I'm serving TF models through TF Serving with a dedicated deployment in a K8S cluster. I'm using a MinIO instance deployed in the same namespace as TF Serving.
I configured it with the following environment variables, in order to let TF Serving access S3 and sync the proper files
- name: MODEL_NAME
value: model-name
- name: S3_ENDPOINT
value: minio:9000
- name: S3_USE_HTTPS
value: '0'
- name: S3_VERIFY_SSL
value: '0'
- name: AWS_REGION
value: 'us-west-1'
- name: AWS_ACCESS_KEY_ID
valueFrom:
secretKeyRef:
key: AWS_ACCESS_KEY_ID
name: minio-secret
- name: AWS_SECRET_ACCESS_KEY
valueFrom:
secretKeyRef:
key: AWS_SECRET_ACCESS_KEY
name: minio-secret
- name: MODEL_BASE_PATH
value: s3://ROOT-BUCKET
- name: TF_CPP_MIN_LOG_LEVEL
value: '2'
Everything went fine and I've been able to query the server and predict properly, but when I load a new version I always get the following error:
'{ "error": "Failed to process element: 0 key: decoder_state_input_h:0 of \\\'instances\\\' list.

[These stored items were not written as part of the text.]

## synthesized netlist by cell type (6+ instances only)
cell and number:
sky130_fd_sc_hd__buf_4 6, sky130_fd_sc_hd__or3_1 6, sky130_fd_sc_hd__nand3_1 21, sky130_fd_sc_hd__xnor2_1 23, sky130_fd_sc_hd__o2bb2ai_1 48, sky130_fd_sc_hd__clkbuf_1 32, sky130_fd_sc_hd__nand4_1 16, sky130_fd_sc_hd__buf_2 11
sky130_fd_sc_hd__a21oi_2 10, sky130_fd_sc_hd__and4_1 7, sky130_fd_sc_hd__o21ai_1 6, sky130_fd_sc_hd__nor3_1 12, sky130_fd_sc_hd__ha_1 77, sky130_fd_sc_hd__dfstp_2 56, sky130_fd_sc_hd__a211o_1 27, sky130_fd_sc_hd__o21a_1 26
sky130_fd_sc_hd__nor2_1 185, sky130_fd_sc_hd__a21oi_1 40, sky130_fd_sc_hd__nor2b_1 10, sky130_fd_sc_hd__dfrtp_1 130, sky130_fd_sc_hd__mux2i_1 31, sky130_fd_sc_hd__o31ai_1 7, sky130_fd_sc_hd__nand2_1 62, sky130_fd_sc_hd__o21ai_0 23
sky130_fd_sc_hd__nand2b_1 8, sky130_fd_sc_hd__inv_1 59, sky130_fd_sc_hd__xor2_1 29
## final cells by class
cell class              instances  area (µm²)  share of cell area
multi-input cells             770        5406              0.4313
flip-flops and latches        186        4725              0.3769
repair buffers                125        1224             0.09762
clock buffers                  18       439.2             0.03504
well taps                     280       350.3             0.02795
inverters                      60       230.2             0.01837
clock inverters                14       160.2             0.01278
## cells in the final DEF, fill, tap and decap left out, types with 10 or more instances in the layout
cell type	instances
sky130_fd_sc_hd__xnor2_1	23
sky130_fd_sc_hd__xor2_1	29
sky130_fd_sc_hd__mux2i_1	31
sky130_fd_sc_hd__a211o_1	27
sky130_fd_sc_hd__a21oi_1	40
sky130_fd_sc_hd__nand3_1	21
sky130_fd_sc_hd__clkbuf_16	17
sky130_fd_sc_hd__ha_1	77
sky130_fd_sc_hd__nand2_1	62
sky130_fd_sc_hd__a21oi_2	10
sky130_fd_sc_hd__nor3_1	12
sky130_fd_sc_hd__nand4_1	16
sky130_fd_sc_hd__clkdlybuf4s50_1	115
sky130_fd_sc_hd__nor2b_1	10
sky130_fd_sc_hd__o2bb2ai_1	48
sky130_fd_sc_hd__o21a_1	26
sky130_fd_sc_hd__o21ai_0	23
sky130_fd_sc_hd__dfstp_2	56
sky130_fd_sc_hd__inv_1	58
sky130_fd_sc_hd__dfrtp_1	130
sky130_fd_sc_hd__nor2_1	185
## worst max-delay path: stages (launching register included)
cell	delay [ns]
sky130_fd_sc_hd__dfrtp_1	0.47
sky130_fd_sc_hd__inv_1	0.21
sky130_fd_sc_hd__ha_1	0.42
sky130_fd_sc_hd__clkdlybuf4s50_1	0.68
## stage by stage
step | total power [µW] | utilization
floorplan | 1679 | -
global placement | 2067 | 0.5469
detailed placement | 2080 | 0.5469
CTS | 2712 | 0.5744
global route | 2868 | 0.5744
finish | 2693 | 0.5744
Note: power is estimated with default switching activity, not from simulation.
[src/rtl/page_cmd_exec.sv]
// Page-command executor: expands one page command into NAND CMD/ADDR ops,
// times the confirm delay, polls R/B# and reports per-request completion.
module page_cmd_exec #(
  parameter logic [23:0] RB_TIMEOUT = 24'hFFFFFF
) (
  input  logic        clk,
  input  logic        rst,
  output logic        o_page_cmd_ready,
  input  logic        i_page_cmd_valid,
  input  logic [15:0] i_page_cmd,
  input  logic        i_page_cmd_last,
  input  logic [15:0] i_page_cmd_id,
  input  logic [47:0] i_page_addr,
  input  logic [31:0] i_page_cmd_param,
  output logic        o_op_valid,
  output logic [1:0]  o_op_type,
  output logic [7:0]  o_op_data,
  input  logic        i_op_ready,
  input  logic        i_rb_n,
  output logic        o_cmp_valid,
  output logic [15:0] o_cmp_id,
  output logic [1:0]  o_cmp_status,
  input  logic        i_cmp_ready
);

  typedef enum logic [2:0] {
    S_IDLE,
    S_CMD1,
    S_ADDR,
    S_CMD2,
    S_DELAY,
    S_RBWAIT,
    S_DONE
  } state_t;

  state_t      state_q, state_d;
  state_t      post_addr, post_cmd2;
  logic        rdy_q, rdy_d;
  logic [15:0] cmd_q, cmd_d;
  logic        last_q, last_d;
  logic [15:0] id_q, id_d;
  logic [47:0] addr_q, addr_d;
  logic [2:0]  nadr_q, nadr_d;
  logic [11:0] dly_q, dly_d;
  logic        poll_q, poll_d;
  logic [2:0]  idx_q, idx_d;
  logic [11:0] cnt_q, cnt_d;
  logic [23:0] tmr_q, tmr_d;
  logic        sticky_q, sticky_d;
  logic        rb_s1_q, rb_s1_d;
  logic        rb_s2_q, rb_s2_d;
  logic        accept;
  logic        unused_param;

  assign unused_param = ^i_page_cmd_param[31:16];

  assign accept = (state_q == S_IDLE) && rdy_q && i_page_cmd_valid;

  // Where to go once the address phase (or the confirm) is finished.
  always_comb begin
    post_cmd2 = poll_q ? S_RBWAIT : S_DONE;
    post_addr = (cmd_q[15:8] != 8'h00) ? S_CMD2 : post_cmd2;
  end

  always_comb begin
    state_d  = state_q;
    cmd_d    = cmd_q;
    last_d   = last_q;
    id_d     = id_q;
    addr_d   = addr_q;
    nadr_d   = nadr_q;
    dly_d    = dly_q;
    poll_d   = poll_q;
    idx_d    = idx_q;
    cnt_d    = cnt_q;
    tmr_d    = '0;
    sticky_d = sticky_q;
    rb_s1_d  = i_rb_n;
    rb_s2_d  = rb_s1_q;
    unique case (state_q)
      S_IDLE: begin
        if (accept) begin
          cmd_d   = i_page_cmd;
          last_d  = i_page_cmd_last;
          id_d    = i_page_cmd_id;
          addr_d  = i_page_addr;
          nadr_d  = (i_page_cmd_param[3:1] > 3'd6) ? 3'd6
                                                    : i_page_cmd_param[3:1];
          dly_d   = i_page_cmd_param[15:4];
          poll_d  = i_page_cmd_param[0];
          idx_d   = '0;
          state_d = S_CMD1;
        end
      end
      S_CMD1: begin
        if (i_op_ready) begin
          idx_d   = '0;
          state_d = (nadr_q == 3'd0) ? post_addr : S_ADDR;
        end
      end
      S_ADDR: begin
        // Address register shifts so the current byte is always [7:0].
        if (i_op_ready) begin
          addr_d = {8'h00, addr_q[47:8]};
          idx_d  = idx_q + 3'd1;
          if (idx_d == nadr_q) begin
            state_d = post_addr;
          end
        end
      end
      S_CMD2: begin
        if (i_op_ready) begin
          cnt_d   = dly_q;
          state_d = (dly_q == 12'd0) ? post_cmd2 : S_DELAY;
        end
      end
      S_DELAY: begin
        cnt_d = cnt_q - 12'd1;
        if (cnt_q <= 12'd1) begin
          cnt_d   = '0;
          state_d = post_cmd2;
        end
      end
      S_RBWAIT: begin
        if (rb_s2_q) begin
          state_d = S_DONE;
        end else begin
          tmr_d = tmr_q + 24'd1;
          if (tmr_d == RB_TIMEOUT) begin
            sticky_d = 1'b1;
            state_d  = S_DONE;
          end
        end
      end
      S_DONE: begin
        if (!last_q) begin
          state_d = S_IDLE;
        end else if (i_cmp_ready) begin
          sticky_d = 1'b0;
          state_d  = S_IDLE;
        end
      end
      default: begin
        state_d = S_IDLE;
      end
    endcase
    rdy_d = (state_q == S_IDLE) && !accept;
  end

  always_ff @(posedge clk or posedge rst) begin
    if (rst) begin
      state_q  <= S_IDLE;
      rdy_q    <= 1'b0;
      cmd_q    <= '0;
      last_q   <= 1'b0;
      id_q     <= '0;
      addr_q   <= '0;
      nadr_q   <= '0;
      dly_q    <= '0;
      poll_q   <= 1'b0;
      idx_q    <= '0;
      cnt_q    <= '0;
      tmr_q    <= '0;
      sticky_q <= 1'b0;
      rb_s1_q  <= 1'b0;
      rb_s2_q  <= 1'b0;
    end else begin
      state_q  <= state_d;
      rdy_q    <= rdy_d;
      cmd_q    <= cmd_d;
      last_q   <= last_d;
      id_q     <= id_d;
      addr_q   <= addr_d;
      nadr_q   <= nadr_d;
      dly_q    <= dly_d;
      poll_q   <= poll_d;
      idx_q    <= idx_d;
      cnt_q    <= cnt_d;
      tmr_q    <= tmr_d;
      sticky_q <= sticky_d;
      rb_s1_q  <= rb_s1_d;
      rb_s2_q  <= rb_s2_d;
    end
  end

  always_comb begin
    o_op_valid = 1'b0;
    o_op_type  = 2'd0;
    o_op_data  = 8'h00;
    case (state_q)
      S_CMD1: begin
        o_op_valid = 1'b1;
        o_op_data  = cmd_q[7:0];
      end
      S_ADDR: begin
        o_op_valid = 1'b1;
        o_op_type  = 2'd1;
        o_op_data  = addr_q[7:0];
      end
      S_CMD2: begin
        o_op_valid = 1'b1;
        o_op_data  = cmd_q[15:8];
      end
      default: ;
    endcase
  end

  assign o_page_cmd_ready = rdy_q;
  assign o_cmp_valid      = (state_q == S_DONE) && last_q;
  assign o_cmp_id         = o_cmp_valid ? id_q : 16'h0000;
  assign o_cmp_status     = o_cmp_valid ? {1'b0, sticky_q} : 2'b00;

endmodule

[config.mk]
export PLATFORM = sky130hd
export DESIGN_NAME = page_cmd_exec
export DESIGN_NICKNAME = d
export VERILOG_FILES = /design/src/rtl/page_cmd_exec.sv
export SDC_FILE = /design/constraint.sdc
export NUM_CORES = 1
export LEC_CHECK = 0
export ABC_AREA = 1
export BUFFER_PORTS_ARGS = -buffer_cell sky130_fd_sc_hd__buf_2
export CAP_MARGIN = 15
export CORE_MARGIN = 3
export CORE_UTILIZATION = 40
export CTS_BUF_LIST = sky130_fd_sc_hd__clkbuf_4 sky130_fd_sc_hd__clkbuf_8
export CTS_CLUSTER_DIAMETER = 60
export CTS_CLUSTER_SIZE = 28
export DETAILED_ROUTE_END_ITERATION = 16
export PLACE_DENSITY = 0.58
export SLEW_MARGIN = 20
export SYNTH_ARGS = -nofsm -noshare
export SYNTH_HDL_FRONTEND = slang
export SYNTH_SLANG_ARGS = --single-unit
[constraint.sdc]
create_clock -name clk -period 11.7 [get_ports clk]
set_clock_uncertainty 0.05 [all_clocks]
set_input_delay 2.34 -clock clk [delete_from_list [all_inputs] [get_ports clk]]
set_output_delay 2.34 -clock clk [all_outputs]
set_load 0.005 [all_outputs]
After elaboration in Yosys (flattened, before gate mapping)
Index checks and enable logic that the tools add are counted.
{"block": "word_totals", "elab_cells": 98, "register_bits": 143, "input_bits": 119, "output_inout_bits": 31}
{"block": "op_classes", "mux": 38, "order_cmp": 2, "n_eq_ne": 20, "add_sub_neg": 3, "reduce_logical": 20}
{"op": "two-way mux 48 bit", "count": 2}
{"op": "one-hot mux 48 bit (2 select lines)", "count": 1}
{"op": "two-way mux 24 bit", "count": 2}
{"op": "two-way mux 3 bit", "count": 16}
{"op": "adder 24 x 1 -> 24 bit, second input constant", "count": 1}
{"op": "equality test 24 bit, second input constant", "count": 1}
{"op": "two-way mux 12 bit", "count": 2}
{"op": "one-hot mux 12 bit (2 select lines)", "count": 1}
{"op": "one-hot mux 8 bit (3 select lines)", "count": 1}
{"op": "one-hot mux 3 bit (7 select lines)", "count": 1}
{"op": "inequality test 2 bit, second input constant", "count": 10}
{"op": "two-way mux 16 bit", "count": 1}
{"op": "<= comparator 12 x 1 -> 1 bit, second input constant", "count": 1}
{"op": "logical NOT 12 bit", "count": 1}
{"op": "subtractor 12 x 1 -> 12 bit, second input constant", "count": 1}
{"op": "equality test 3 bit, second input constant", "count": 3}
{"op": "one-hot mux 3 bit (3 select lines)", "count": 1}
{"op": "AND reduction 8 bit", "count": 1}
{"op": "nonzero test 8 bit", "count": 1}
{"op": "two-way mux 1 bit", "count": 7}
{"op": "equality test 3 x 2 -> 1 bit, second input constant", "count": 2}
{"op": "logical NOT 3 bit", "count": 2}
{"op": "inequality test 3 bit, second input constant", "count": 2}
{"op": "nonzero test 2 bit", "count": 3}
{"op": "other kinds (14)", "count": 19}

Logic depth before layout (Yosys ltp)
Gate-level depths: netlist (run 1).
{"block": "depth", "ltp_word": 5, "ltp_mapped": 16, "mapped_depth_nobuf": 16}

Least setup slack after synthesis (run 1)
OpenSTA, ideal clock, no wires.
{"block": "synth_timing", "kind": "register to output", "start": "reg state_q[2]", "end": "out o_op_type[0]", "stages_incl_launch_ff": 5, "arrival_time_ps": 1200, "required_ps": 9310, "n_path_buf": 3, "setup_slack_ps": 8110, "cell_sequence": "dfrtp_1 buf_2 nor3_2 clkbuf_1 buf_2"}
{"block": "synth_between", "elab_chain_len": 2}
{"item": "start: declaration", "line_no": "36", "text": "state_t state_q, state_d;"}
{"item": "start signal: assignment", "line_no": "168", "text": "state_q <= state_d;"}
{"item": "equality test 3 x 2 -> 1 bit", "line_no": "190", "text": "case (state_q)"}
{"item": "two-way mux 1 bit", "line_no": "190"}
{"item": "end: declaration", "line_no": "16", "text": "output logic [1:0] o_op_type,"}
Every way passes these cells.

Worst setup path after layout (run 1)
{"block": "layout_timing", "start": "reg state_q[2]", "end": "out o_op_data[5]"}
{"block": "layout_between", "elab_chain_len": 2, "elab_cells_between_ends": 4, "classes_between": "eq/ne: 3; mux: 1"}
{"item": "equality test 3 x 2 -> 1 bit / equality test 3 x 1 -> 1 bit (equally long branches)", "line_no": "190"}
{"item": "one-hot mux 8 bit (3 select lines) *", "line_no": "190"}
{"item": "end: declaration", "line_no": "17", "text": "output logic [7:0] o_op_data,"}
Every way passes the cells marked *; elsewhere a longest branch is shown, timed or not.

==> results of run 1 <==
==> area by class of cell <==
| type | count | area share, % |
|---|---|---|
| clock buffer | 18 | 2.803 |
| clock inverter | 14 | 2.643 |
| inverter | 134 | 5.897 |
| multi-input combinational | 634 | 35.72 |
| sequential | 143 | 41.54 |
| tap | 225 | 3.268 |
| timing repair buffer | 137 | 8.134 |
==> through the flow <==
step                      util (%)  setup slack (ps)  hold WS (ps)  instance area, um2
after floorplan                  -              5472         281.2                7331
after global placement       46.29              7013         292.5                8145
after detailed placement     46.29              7024         289.5                8145
after CTS                    48.95              6529         309.6                8615
after global routing         48.95              6343         323.0                8615
final                        48.95              6555         300.6                8615
==> worst reg2reg max path, delay by kind of cell (launching register included) <==
kind                   cells  cell delay (ps)
flip-flops                 1              510
AND/OR/NAND/NOR            1              220
buffers and inverters      3             1670
AO/OA/AOI/OAI              3              670
==> where the power goes <==
group | internal, mW | leakage, nW | switching (mW) | total, mW
sequential | 0.684 | 1.80 | 0.0995 | 0.784
combinational | 0.221 | 2.18 | 0.402 | 0.623
clock | 0.260 | 0.226 | 0.207 | 0.468
==> path summary, 6_finish.rpt <==
kind | start | to | slack (ps) | depth (start not counted)
max in group asynchronous | rst | state_q[1] | 8290 | 3
min in group asynchronous | rst | id_q[7] | 1960 | 2
hold / removal | rb_s1_q | rb_s2_q | 300 | 0
setup reg to reg | state_q[2] | addr_q[32] | 8500 | 7
hold reg to reg | rb_s1_q | rb_s2_q | 300 | 0
setup / recovery | state_q[2] | o_op_data[5] | 6550 | 5
==> synth_stat cells, drive strengths merged <==
| library cell | n |
|---|---|
| ha | 5 |
| clkbuf | 23 |
| o31ai | 1 |
| xnor2 | 5 |
| a2111oi | 1 |
| o221ai | 5 |
| o21bai | 1 |
| conb | 1 |
| a21oi | 8 |
| xor2 | 6 |
| nor4 | 3 |
| buf | 17 |
| or2 | 2 |
| nand4 | 6 |
| nand3b | 5 |
| nand3 | 31 |
| dfrtp | 143 |
| nand2 | 290 |
| o21ai | 89 |
| nor3 | 7 |
| o22ai | 1 |
| and2 | 1 |
| nor2 | 107 |
| o21a | 1 |
| o211ai | 45 |
| o2111ai | 1 |
| a31oi | 11 |
| inv | 134 |
==> placed cells by master, fill, tap and decap left out, types with 2 or more instances in the layout <==
| cell | netlist | routed |
|---|---|---|
| a21oi_1 | 8 | 8 |
| clkbuf_8 | 0 | 17 |
| buf_4 | 6 | 6 |
| clkinvlp_4 | 0 | 3 |
| inv_2 | 3 | 3 |
| buf_2 | 11 | 131 |
| bufinv_16 | 0 | 5 |
| inv_1 | 131 | 130 |
| nor3_1 | 5 | 5 |
| nand2_4 | 3 | 3 |
| xor2_1 | 6 | 6 |
| or2_2 | 2 | 2 |
| inv_6 | 0 | 4 |
| conb_1 | 1 | 2 |
| o221ai_1 | 5 | 5 |
| o21ai_1 | 4 | 4 |
| ha_1 | 5 | 5 |
| nor2_4 | 5 | 5 |
| nand3b_1 | 5 | 5 |
| nand3_1 | 31 | 31 |
| nor2_1 | 99 | 99 |
| a31oi_1 | 11 | 11 |
| nor3_4 | 1 | 2 |
| o21ai_0 | 84 | 84 |
| nor4_1 | 3 | 3 |
| dfrtp_1 | 143 | 143 |
| nand2_2 | 5 | 5 |
| xnor2_1 | 4 | 4 |
| o211ai_1 | 45 | 45 |
| nand2_1 | 282 | 282 |
| clkinv_4 | 0 | 2 |
| nand4_1 | 6 | 6 |
| nor2_2 | 2 | 2 |
==> per-layer routing <==
layer,share of wire [%],wire length [um]
met5,0.27,49
met1,47,8390
met2,47,8515
met3,5.5,989
met4,0.54,97
==> flip-flops by register name, summed over array words and instances (netlist names) <==
signal,cells
nadr_q,3
idx_q,3
dly_q,12
state_q,3
tmr_q,24
rb_s2_q,1
id_q,16
cmd_q,16
poll_q,1
last_q,1
addr_q,48
o_page_cmd_ready,1
cnt_q,12
rb_s1_q,1
sticky_q,1
==> logic make-up (layout without fill, tap and decap cells) <==
family	after synthesis	count (layout)
AND/OR/NAND/NOR	452	452
buffers and inverters	174	303
AO/OA/AOI/OAI	164	164
flip-flops	143	143
XOR/XNOR	11	11
adder cells (fa/ha/maj)	5	5
other	1	2
==> results.cfg, run 1 <==
[clock_network]
cts_tree = done
cts_htree_levels = 4
cts_buffers = 17
cts_root_buf = clkbuf_8
cts_resized = 0
clock_latency_ps = 440
clock_sinks = 143
postCtsHoldBufs = 0
cts_max_path_buffers = 2
cts_setup_buffers = 0
cts.clk_slew.worst_paths_ps = 90

[timing]
finalSetupTns_ps = 0
rsz0062_at_grt = no
period_needed_ps = 5145
maxSlewViolCount = 0
fmax_mhz = 194.3
max_slew.worst_pin.slew_ps = 855.3
setup_viol = 0
max-slew-margin-rel_pct = 42.98
finalCritPeriodShare_pct = 43.98
hold_violations = 0

[detailed_routing]
avgViaCountPerCell = 4.779
dr.pass1.iters = 5
final_antenna_net_count = 0
drc_errors = 0
routed_wl_um = 18040
vias = 6237
first_iter_violations = 399
wl_per_cell_um = 13.83

[critical_path]
required_ps = 9310
crit_path_end_kind = output port
crit_buf_inv = 3
critical_path_class = flip-flop to output port
slowest_stage = buf_4
start_kind = flip-flop
path_cells = nor3_4, buf_4, inv_1, o221ai_1, buf_2
cp_top_family = buffers and inverters
crit_path_max_incr_delay_ps = 630
critPathMaxFanout = 84
crit_arrival_ps = 2760

[logic_synthesis]
synth_seq_cells = 143
synth_top_family_by_area = simple AND/OR/NAND/NOR gates
syn_area_per_cell_um2 = 7.713
synth_cells = 950
synth_xor_area_share_pct = 1.417
synth_fa_ha_area_share_pct = 0.8538
synth_cell_types = 40
synth_compound_area_share_pct = 13.46
synth_top_cell_by_area = dfrtp_1
yosys.area_share.simple_pct = 25.97
syn_area_um2 = 7327
synth.top_cell.area_share_pct = 48.84
synth_seq_area_share_pct = 48.84
synth.area.top_cells = dfrtp_1 49%, nand2_1 14%, inv_1 6.7%
synth_mux_area_share_pct = 0
yosys_warnings = 0

[cells_and_area]
fillers = 1788
antenna_cells = 0
nNetsFinal = 1191
drive_above_1_share_pct = 18.06
multi_input_area_um2 = 3077
regArea_um2 = 3578
syn_to_final_growth_pct = 17.57
stdcell_count = 1305

[global_route]
top_usage_layer = met2
grt_pass1_vias = 6103
antenna_found_initial = 4
grt_pass1_wl_um = 30100
track_usage_pct = 18.70
overflow = 0
grt_util_met2_pct = 29.92
grt_use_met3_pct = 6.269
grtUsageMet1_pct = 24.92
grt_max_degree = 89

[job]
drv_cap = 0

[power_and_ir_drop]
peakVddDrop_mv = 0.1113
p_total_mw = 1.874
power_leakage_nw = 4.210
powerDensity_nw_per_um2 = 217.5

[floorplanning]
die_y_um = 141.3
coreArea_um2 = 17600
start_util_pct = 41.64
rows = 48
die_w_um = 141.3
io_pins = 150
die_area_um2 = 19980

[placed_design]
gp_congestion = 0.8290
portBuffers = 131
dp.cells = 1273
dp_hpwl_um = 12820

[run_status]
outcome = finished clean

[worst_hold_path]
hold_path.class = flip-flop to flip-flop
Power figures use the tool's default switching activity.
==> run 2: changes to the inputs <==
==> constraint.sdc (replaced) <==
create_clock -name clk -period 5.4 [get_ports clk]
set_clock_uncertainty 0.05 [all_clocks]
set_input_delay 1.08 -clock clk [delete_from_list [all_inputs] [get_ports clk]]
set_output_delay 1.08 -clock clk [all_outputs]
set_load 0.005 [all_outputs]
==> results.cfg, run 2 (same netlist as run 1, synthesis figures left out) <==
[timing]
rsz0062_at_grt = no
whs_ps = 303.5
setup_viol = 0
maxSlewViolCount = 0
max_slew.worst_pin.slew_ps = 896.2
max-slew-margin-rel_pct = 40.11
finalSetupTns_ps = 0
finalCritPeriodShare_pct = 62.35
hold_violations = 0
period_needed_ps = 3367
fmax_mhz = 297.0

[floorplanning]
coreArea_um2 = 17600
io_pins = 150
die_area_um2 = 19980
die_y_um = 141.3
start_util_pct = 41.64
rows = 48
die_w_um = 141.3

[global_route]
grt_util_met2_pct = 28.87
grt_use_met3_pct = 5.999
grt_max_degree = 110
grt_pass1_wl_um = 30300
grtUsageMet1_pct = 25.55
top_usage_layer = met2
track_usage_pct = 18.68
grt_pass1_vias = 6147
overflow = 0
antenna_found_initial = 4

[clock_network]
cts_setup_buffers = 0
clock_sinks = 143
cts_max_path_buffers = 2
cts.clk_slew.worst_paths_ps = 80
cts_resized = 0
cts_htree_levels = 4
postCtsHoldBufs = 0
cts_buffers = 17
cts_root_buf = clkbuf_8
clock_latency_ps = 440
cts_tree = done

[cells_and_area]
regMostFlops = addr_q
largest_reg_flops = 48
fillers = 1767
final_cell_mix = 282 x nand2_1, 143 x dfrtp_1, 131 x buf_2, 130 x inv_1, 99 x nor2_1
nNetsFinal = 1191
final_common_cell = nand2_1
drive_above_1_share_pct = 17.98
stdcell_count = 1305
syn_to_final_growth_pct = 16.29
biggestRegsByFlops = addr_q: 48 flops, tmr_q: 24 flops

[critical_path]
critPathMaxFanout = 20
start_kind = flip-flop
crit_path_max_incr_delay_ps = 560
cp_top_family = simple AND/OR/NAND/NOR gates
critical_path_class = flip-flop to output port
path_cells = nand2_1, nor2_1, nand2_1, nor2_1, buf_2
crit_buf_inv = 1
cp-startpoint = state_q[2]
slowest_stage = dfrtp_1
crit_path_end_kind = output port
crit_arrival_ps = 2240
reg2reg_from = state_q[0]
required_ps = 4270

[detailed_routing]
final_antenna_net_count = 0
wl_per_cell_um = 13.72
routed_wl_um = 17910
first_iter_violations = 460
vias = 6272
avgViaCountPerCell = 4.806
drc_errors = 0
dr.pass1.iters = 4

[placed_design]
portBuffers = 131
dp.cells = 1273
dp_hpwl_um = 12690
gp_congestion = 0.8213

[run_status]
outcome = finished clean

[worst_hold_path]
hold_start = rb_s1_q
hold_path.class = flip-flop to flip-flop

[power_and_ir_drop]
power_leakage_nw = 4.175
p_total_mw = 3.856
power_frac_clock_pct = 21.2
power_switching_mw = 1.492
power_frac_comb_pct = 34.9
power_switching_share_pct = 38.71
seq_power_share_pct = 43.9
peakVddDrop_mv = 0.2296
powerDensity_nw_per_um2 = 452.5
cellInternalPower_mw = 2.363

[job]
drv_cap = 0
run 2: cell types whose count changed in the layout (fill, tap and decap cells not counted):
| cell | before | now |
|---|---|---|
| bufinv_16 | 5 | 1 |
| clkbuf_8 | 17 | 19 |
| inv_6 | 4 | 1 |
| clkinvlp_4 | 3 | 2 |
| clkbuf_4 | 1 | 3 |
| clkinv_2 | 0 | 3 |
| diode_2 | 0 | 1 |
run 2: path summary, 6_finish.rpt:
kind / end / slack [ps] / depth (start not counted)
worst max-delay path: o_cmp_id[5] / 2030 / 5
worst min-delay path: rb_s2_q / 300 / 0
worst max register to register: cmd_q[12] / 2290 / 9
worst min register to register: rb_s2_q / 300 / 0
max in group asynchronous: addr_q[40] / 3670 / 3
min in group asynchronous: id_q[12] / 700 / 2
run 2: routing by layer:
layer	vias to the layer above	share of wire [%]	wire, um
met5	-	0.16	28
met3	18	5.5	993
met1	2898	47	8504
met4	6	1.2	214
li1	3243	-	-
met2	107	46	8169
run 2: power groups by stage:
stage	combinational (mW)	sequential, mW	clock, mW
after global placement	1.34	1.71	0
after CTS	1.37	1.70	0.838
after detailed placement	1.36	1.72	0
after floorplan	1.04	1.65	0
after global routing	1.59	1.75	0.887
final	1.34	1.69	0.816
run 2: cell type report:
class | instances | area, um2 | area share [%]
diodes | 1 | 2.502 | 0.02937
clock buffers | 22 | 284.0 | 3.333
clock inverters | 9 | 86.33 | 1.013
inverters | 134 | 510.5 | 5.991
multi-input cells | 634 | 3077 | 36.11
flip-flops and latches | 143 | 3578 | 42.00
well taps | 225 | 281.5 | 3.304
repair buffers | 137 | 700.7 | 8.223
run 2: metrics by stage:
stage               setup slack (ps)  instance area, um2  util (%)
floorplan                      432.1                7331         -
global placement                2103                8145     46.29
detailed placement              2101                8145     46.29
CTS                             1980                8516     48.39
global route                    1735                8521     48.42
finish                          2033                8521     48.42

Error: Invalid argument: JSON object: does not have named input: decoder_state_input_h:0" }'
Killing the POD (aka restarting TF serving), results in proper restore of the new version. This problem seems due to a sync issue where TF serving starts loading the serveable even before S3 sync has been complete.
Any clue of what's happening? Thanks!